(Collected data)
◇ ◇ ◇
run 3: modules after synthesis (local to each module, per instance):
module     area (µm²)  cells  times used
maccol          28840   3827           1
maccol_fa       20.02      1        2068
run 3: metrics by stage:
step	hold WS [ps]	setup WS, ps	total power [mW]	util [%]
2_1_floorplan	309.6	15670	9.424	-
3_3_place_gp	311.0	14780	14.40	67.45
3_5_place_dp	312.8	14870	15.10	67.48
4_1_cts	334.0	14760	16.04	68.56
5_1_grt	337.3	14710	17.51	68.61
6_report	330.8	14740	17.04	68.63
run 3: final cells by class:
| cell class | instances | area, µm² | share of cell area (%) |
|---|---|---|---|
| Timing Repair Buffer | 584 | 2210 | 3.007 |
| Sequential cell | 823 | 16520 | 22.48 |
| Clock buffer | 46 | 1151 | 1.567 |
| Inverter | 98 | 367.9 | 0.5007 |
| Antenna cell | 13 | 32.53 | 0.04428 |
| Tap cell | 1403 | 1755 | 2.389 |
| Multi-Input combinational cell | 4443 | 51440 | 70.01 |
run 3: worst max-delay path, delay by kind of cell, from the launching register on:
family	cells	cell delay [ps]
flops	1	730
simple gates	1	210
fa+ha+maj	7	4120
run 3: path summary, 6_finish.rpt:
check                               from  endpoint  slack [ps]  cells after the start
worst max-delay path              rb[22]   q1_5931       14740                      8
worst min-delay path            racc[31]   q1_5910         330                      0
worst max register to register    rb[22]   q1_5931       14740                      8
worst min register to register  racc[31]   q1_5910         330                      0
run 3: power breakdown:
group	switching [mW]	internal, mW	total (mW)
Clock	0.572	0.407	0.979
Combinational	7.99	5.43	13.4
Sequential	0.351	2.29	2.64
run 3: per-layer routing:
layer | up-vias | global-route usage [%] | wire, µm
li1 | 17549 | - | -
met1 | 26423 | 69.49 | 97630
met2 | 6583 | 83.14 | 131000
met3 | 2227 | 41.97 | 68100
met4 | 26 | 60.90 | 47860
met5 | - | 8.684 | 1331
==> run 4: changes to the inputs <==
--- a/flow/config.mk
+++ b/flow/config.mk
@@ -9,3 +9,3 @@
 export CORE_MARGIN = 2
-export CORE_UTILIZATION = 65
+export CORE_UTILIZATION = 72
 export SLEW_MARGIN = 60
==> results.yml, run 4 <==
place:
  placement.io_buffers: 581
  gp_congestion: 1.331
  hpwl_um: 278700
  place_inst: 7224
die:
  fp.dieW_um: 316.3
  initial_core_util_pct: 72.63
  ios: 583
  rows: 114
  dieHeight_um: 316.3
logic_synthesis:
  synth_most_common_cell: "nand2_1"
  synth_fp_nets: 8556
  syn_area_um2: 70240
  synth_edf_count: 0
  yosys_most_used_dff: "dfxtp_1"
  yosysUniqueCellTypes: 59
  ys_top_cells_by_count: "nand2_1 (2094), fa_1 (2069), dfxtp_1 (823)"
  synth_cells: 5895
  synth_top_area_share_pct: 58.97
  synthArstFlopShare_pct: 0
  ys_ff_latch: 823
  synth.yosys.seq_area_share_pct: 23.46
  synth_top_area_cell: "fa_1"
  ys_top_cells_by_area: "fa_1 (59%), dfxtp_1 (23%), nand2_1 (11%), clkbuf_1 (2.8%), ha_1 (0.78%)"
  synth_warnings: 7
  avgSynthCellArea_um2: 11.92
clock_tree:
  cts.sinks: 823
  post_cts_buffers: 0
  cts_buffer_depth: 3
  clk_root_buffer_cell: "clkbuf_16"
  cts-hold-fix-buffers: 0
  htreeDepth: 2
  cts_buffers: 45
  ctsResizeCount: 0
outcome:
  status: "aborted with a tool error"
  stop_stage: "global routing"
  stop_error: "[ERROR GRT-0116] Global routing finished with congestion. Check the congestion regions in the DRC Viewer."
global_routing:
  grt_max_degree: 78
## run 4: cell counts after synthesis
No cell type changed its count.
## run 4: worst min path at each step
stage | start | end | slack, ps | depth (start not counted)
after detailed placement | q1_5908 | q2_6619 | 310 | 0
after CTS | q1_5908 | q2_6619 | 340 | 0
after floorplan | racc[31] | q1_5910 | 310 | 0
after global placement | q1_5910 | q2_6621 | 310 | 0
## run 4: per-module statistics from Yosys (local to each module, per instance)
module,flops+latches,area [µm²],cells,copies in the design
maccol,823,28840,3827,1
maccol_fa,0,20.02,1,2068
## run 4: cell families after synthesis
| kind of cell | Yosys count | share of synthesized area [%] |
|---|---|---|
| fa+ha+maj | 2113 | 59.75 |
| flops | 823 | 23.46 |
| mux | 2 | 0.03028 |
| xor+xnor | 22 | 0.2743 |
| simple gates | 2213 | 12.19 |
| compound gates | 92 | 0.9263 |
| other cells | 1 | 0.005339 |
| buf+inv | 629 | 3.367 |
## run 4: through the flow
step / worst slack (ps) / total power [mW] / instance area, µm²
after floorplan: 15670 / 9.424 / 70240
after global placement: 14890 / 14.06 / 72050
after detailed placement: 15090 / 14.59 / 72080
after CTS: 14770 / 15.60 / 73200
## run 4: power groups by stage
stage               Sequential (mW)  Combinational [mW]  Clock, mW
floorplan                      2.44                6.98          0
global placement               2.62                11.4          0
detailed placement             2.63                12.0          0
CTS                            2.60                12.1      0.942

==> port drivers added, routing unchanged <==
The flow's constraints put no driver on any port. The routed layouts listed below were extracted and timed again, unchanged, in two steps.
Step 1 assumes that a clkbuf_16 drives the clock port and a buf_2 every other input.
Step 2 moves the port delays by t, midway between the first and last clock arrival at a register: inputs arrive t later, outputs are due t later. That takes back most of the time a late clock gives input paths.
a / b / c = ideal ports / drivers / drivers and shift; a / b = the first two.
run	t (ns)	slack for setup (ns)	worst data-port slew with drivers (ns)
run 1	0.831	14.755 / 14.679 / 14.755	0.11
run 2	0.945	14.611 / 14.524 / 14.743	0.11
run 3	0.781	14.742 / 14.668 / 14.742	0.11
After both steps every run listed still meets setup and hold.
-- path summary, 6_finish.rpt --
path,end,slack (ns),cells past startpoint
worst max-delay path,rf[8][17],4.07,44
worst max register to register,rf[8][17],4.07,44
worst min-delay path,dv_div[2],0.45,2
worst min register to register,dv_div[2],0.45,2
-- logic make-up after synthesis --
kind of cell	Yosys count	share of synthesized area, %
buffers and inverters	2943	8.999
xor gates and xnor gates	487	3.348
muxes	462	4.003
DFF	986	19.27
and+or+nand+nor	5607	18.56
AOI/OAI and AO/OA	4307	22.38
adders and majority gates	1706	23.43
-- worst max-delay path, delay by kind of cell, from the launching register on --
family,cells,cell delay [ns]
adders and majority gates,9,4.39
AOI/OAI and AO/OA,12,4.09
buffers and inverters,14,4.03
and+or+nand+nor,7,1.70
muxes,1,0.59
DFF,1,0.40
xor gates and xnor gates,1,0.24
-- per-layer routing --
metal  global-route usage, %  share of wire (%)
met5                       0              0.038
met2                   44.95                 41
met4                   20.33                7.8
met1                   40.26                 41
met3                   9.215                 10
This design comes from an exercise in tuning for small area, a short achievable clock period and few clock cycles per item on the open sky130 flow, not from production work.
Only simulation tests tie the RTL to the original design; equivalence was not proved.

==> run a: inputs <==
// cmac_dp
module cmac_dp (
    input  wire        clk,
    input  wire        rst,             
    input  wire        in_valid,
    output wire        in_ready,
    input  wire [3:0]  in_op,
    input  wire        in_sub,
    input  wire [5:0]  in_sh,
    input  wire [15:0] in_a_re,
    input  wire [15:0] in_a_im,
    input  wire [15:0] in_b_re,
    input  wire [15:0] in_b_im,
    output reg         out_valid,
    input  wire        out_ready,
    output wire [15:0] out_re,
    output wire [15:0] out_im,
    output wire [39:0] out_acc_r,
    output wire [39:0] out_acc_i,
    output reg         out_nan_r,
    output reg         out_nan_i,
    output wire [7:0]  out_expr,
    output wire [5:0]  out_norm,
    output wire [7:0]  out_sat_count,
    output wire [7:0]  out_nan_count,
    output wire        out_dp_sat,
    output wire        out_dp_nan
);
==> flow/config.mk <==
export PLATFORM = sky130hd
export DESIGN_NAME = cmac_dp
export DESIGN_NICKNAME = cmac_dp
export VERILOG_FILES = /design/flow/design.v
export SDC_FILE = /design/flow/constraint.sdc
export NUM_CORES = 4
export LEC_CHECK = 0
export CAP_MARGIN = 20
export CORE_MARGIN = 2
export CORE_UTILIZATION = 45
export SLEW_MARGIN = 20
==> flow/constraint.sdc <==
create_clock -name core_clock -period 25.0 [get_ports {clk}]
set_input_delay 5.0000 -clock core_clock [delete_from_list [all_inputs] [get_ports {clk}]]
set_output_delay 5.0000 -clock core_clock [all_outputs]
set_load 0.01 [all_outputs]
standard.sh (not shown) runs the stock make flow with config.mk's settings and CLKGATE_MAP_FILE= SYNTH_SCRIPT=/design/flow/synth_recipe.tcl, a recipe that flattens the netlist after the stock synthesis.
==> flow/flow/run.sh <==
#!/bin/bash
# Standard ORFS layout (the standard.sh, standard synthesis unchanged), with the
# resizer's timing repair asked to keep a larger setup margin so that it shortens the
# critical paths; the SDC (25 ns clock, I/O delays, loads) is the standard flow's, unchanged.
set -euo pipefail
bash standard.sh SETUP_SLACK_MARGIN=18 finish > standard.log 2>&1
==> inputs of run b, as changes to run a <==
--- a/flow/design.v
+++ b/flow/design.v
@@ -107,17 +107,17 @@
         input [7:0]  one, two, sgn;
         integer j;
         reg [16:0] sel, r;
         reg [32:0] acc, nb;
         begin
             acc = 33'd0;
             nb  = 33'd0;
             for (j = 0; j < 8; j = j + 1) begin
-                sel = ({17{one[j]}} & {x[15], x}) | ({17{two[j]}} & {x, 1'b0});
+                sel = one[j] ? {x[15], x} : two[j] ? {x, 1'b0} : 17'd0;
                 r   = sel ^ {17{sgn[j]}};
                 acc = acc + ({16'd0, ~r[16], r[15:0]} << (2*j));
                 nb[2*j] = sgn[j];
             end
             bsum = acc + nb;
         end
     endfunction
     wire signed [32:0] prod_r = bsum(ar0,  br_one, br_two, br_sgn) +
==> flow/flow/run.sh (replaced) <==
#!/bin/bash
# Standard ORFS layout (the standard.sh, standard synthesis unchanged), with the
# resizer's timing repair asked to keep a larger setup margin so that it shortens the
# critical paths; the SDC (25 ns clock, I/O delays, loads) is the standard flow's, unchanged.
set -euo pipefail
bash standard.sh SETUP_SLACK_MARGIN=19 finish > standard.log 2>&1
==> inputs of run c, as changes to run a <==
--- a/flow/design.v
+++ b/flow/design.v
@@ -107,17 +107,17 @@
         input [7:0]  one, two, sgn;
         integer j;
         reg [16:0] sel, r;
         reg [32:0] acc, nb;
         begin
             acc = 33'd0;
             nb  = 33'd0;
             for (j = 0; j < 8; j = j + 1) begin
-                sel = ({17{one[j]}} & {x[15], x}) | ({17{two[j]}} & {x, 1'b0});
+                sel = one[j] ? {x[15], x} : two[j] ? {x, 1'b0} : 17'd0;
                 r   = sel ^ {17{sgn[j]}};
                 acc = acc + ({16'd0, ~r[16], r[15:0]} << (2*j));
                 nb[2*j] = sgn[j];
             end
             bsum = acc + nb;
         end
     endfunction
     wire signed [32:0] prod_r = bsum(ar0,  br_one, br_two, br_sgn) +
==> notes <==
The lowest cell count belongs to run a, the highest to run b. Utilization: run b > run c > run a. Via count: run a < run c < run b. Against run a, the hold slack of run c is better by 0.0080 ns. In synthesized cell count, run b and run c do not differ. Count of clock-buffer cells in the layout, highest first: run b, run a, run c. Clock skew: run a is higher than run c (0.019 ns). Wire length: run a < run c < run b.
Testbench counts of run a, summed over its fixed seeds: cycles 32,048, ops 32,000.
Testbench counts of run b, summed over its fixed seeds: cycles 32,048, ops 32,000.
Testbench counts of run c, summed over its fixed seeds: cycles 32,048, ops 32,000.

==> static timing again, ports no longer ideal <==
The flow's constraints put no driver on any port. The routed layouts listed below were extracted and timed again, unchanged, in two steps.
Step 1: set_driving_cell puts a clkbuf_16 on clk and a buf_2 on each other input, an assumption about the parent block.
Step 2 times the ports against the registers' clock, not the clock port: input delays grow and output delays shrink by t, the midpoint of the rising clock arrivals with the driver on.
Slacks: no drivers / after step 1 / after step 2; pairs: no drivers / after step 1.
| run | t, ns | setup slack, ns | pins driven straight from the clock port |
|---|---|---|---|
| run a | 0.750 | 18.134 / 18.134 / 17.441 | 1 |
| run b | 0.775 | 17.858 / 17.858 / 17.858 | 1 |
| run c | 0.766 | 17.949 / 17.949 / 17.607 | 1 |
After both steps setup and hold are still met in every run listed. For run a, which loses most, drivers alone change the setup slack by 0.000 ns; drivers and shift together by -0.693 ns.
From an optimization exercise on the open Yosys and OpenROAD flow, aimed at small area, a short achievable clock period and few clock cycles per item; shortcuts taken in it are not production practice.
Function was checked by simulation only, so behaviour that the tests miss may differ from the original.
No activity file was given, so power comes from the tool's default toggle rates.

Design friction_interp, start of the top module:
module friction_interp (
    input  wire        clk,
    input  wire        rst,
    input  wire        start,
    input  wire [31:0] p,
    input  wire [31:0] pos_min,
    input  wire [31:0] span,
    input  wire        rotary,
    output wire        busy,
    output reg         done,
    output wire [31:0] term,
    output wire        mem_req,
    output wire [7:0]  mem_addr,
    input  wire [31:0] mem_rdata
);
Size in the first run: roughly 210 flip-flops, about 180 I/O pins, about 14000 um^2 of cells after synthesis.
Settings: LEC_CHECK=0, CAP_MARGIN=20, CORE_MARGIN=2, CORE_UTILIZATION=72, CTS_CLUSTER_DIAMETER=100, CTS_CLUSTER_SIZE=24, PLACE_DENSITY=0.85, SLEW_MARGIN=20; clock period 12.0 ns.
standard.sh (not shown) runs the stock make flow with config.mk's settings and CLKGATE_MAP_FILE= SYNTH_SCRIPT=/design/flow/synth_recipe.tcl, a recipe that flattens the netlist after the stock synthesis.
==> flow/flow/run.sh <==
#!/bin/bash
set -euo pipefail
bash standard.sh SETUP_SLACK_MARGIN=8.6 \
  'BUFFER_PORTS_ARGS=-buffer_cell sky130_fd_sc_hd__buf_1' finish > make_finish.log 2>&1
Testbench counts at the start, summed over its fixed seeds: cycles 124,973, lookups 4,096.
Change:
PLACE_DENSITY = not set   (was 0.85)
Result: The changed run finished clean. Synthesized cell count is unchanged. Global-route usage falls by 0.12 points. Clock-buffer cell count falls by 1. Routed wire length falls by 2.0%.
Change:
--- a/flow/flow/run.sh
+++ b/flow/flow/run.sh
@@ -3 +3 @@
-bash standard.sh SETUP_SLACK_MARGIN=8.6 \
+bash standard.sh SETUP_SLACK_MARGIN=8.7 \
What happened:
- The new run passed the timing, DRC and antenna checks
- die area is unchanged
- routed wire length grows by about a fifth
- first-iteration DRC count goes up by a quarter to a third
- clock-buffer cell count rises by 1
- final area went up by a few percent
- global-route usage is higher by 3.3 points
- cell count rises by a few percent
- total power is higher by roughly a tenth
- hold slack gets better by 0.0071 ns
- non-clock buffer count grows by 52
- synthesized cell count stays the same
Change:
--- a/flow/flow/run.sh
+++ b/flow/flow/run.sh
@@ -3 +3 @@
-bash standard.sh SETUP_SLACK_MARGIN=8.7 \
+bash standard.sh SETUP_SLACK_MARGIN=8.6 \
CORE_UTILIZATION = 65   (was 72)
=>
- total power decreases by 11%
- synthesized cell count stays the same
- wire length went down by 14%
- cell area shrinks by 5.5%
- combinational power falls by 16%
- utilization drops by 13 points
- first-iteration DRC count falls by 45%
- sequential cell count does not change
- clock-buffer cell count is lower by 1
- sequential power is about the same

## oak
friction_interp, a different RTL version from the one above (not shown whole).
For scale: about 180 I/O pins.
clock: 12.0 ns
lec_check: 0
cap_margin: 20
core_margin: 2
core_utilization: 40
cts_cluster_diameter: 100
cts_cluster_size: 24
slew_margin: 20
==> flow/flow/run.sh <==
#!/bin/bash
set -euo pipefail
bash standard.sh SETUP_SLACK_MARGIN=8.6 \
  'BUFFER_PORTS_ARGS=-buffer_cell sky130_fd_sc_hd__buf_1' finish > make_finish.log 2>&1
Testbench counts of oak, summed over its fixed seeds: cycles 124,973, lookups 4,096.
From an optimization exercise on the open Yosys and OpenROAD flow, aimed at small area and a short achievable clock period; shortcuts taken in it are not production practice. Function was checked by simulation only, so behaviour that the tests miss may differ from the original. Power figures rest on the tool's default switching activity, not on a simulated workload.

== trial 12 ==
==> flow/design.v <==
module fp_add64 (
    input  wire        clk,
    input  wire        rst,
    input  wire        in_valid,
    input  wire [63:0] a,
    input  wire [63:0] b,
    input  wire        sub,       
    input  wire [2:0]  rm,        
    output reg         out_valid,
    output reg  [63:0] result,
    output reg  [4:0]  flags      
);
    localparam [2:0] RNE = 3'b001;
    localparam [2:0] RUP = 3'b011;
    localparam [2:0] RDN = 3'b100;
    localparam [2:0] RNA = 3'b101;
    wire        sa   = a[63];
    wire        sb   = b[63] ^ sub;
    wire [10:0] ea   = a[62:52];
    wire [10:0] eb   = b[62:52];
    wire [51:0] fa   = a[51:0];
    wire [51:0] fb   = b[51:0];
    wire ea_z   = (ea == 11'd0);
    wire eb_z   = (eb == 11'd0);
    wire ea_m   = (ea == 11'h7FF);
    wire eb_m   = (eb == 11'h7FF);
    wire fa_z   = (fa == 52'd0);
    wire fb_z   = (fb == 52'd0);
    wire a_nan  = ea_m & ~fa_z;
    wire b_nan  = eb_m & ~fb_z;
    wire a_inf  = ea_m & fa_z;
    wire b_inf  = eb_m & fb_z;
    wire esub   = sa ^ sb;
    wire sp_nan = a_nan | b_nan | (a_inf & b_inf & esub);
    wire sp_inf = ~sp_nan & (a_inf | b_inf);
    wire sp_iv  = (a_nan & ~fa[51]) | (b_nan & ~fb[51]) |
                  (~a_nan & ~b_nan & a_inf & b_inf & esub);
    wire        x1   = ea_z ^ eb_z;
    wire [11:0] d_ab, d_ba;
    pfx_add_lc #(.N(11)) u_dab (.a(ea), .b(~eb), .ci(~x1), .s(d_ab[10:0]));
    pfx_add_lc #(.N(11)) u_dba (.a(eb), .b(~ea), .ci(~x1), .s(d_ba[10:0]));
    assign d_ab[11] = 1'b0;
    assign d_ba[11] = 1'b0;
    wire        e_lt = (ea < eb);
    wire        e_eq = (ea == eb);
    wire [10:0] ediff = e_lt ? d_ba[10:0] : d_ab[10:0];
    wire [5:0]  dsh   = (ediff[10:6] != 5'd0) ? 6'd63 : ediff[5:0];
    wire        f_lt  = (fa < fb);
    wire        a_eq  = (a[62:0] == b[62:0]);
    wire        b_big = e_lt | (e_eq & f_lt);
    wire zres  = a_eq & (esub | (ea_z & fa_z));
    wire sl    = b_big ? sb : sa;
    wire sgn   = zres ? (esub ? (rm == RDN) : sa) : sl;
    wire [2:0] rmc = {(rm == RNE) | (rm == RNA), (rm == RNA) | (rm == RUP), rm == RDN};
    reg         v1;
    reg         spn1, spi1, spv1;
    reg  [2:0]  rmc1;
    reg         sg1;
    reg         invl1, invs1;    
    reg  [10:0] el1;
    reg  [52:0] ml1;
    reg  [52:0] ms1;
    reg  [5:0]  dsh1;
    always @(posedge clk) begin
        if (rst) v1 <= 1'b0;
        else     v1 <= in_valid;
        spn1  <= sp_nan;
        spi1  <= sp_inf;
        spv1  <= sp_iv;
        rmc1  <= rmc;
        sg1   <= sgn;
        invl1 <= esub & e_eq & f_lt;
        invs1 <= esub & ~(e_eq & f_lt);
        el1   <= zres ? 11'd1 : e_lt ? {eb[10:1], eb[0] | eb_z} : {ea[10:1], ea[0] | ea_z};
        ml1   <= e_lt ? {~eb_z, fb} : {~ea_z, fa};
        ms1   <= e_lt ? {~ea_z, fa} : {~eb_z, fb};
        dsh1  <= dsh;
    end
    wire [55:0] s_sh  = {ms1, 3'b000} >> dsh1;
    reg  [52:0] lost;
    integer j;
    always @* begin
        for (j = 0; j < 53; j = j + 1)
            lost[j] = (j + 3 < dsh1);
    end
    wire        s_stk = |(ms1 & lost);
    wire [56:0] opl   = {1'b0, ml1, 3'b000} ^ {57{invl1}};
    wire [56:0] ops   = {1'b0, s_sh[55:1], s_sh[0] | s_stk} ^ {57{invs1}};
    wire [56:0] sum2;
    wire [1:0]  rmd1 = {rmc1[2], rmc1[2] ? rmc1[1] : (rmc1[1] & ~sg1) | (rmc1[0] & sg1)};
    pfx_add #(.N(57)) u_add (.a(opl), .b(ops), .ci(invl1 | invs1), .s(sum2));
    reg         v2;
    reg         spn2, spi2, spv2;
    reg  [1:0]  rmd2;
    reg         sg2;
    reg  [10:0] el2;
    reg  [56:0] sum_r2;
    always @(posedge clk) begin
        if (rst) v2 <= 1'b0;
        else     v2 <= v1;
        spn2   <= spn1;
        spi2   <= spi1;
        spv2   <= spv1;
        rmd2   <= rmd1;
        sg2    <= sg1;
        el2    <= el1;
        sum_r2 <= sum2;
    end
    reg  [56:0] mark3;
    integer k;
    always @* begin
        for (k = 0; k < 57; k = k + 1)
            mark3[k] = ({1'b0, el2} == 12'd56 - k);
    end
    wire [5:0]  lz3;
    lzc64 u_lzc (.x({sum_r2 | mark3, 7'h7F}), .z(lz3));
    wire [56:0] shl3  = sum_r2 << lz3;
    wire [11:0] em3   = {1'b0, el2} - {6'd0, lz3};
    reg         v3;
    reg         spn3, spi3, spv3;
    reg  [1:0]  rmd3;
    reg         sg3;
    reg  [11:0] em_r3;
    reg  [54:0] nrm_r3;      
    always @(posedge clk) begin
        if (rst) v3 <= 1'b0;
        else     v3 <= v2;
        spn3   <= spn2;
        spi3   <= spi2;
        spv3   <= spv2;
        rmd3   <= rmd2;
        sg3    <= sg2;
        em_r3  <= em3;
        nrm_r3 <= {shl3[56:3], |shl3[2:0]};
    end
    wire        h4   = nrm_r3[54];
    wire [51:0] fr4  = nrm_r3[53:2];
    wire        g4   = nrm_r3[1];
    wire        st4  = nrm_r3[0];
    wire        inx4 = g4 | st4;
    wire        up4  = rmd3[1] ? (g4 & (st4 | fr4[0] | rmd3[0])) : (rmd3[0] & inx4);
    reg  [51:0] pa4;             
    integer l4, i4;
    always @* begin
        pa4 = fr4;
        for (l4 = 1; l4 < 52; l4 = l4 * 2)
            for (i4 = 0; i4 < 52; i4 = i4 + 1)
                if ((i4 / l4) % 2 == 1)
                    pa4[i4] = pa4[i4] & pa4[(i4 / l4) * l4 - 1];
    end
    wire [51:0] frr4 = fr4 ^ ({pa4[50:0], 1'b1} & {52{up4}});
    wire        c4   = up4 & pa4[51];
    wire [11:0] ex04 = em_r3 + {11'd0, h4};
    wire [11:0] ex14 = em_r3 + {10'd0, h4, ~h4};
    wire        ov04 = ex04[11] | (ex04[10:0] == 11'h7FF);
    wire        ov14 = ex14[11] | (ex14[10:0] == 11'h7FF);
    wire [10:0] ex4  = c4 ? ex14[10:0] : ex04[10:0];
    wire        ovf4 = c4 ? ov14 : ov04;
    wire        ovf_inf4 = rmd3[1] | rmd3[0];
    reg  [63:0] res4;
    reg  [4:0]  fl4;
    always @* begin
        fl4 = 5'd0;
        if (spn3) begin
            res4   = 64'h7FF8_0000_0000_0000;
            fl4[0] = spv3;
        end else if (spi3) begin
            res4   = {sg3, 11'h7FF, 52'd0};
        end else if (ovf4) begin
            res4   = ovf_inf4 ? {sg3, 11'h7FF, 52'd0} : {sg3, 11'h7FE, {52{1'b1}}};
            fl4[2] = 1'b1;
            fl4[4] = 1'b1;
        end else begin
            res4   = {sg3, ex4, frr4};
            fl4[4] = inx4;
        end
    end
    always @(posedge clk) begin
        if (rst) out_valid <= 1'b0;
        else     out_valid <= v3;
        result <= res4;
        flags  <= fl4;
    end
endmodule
◇ ◇ ◇
### TO DO:
What is needed is a verbatim copy of every line in the records above from the one containing "## run 4: per-module" down to the one containing "1 | 0.005339 |", both included, and nothing more.

### SOLUTION FOR THIS EXERCISE:
## run 4: per-module statistics from Yosys (local to each module, per instance)
module,flops+latches,area [µm²],cells,copies in the design
maccol,823,28840,3827,1
maccol_fa,0,20.02,1,2068
## run 4: cell families after synthesis
| kind of cell | Yosys count | share of synthesized area [%] |
|---|---|---|
| fa+ha+maj | 2113 | 59.75 |
| flops | 823 | 23.46 |
| mux | 2 | 0.03028 |
| xor+xnor | 22 | 0.2743 |
| simple gates | 2213 | 12.19 |
| compound gates | 92 | 0.9263 |
| other cells | 1 | 0.005339 |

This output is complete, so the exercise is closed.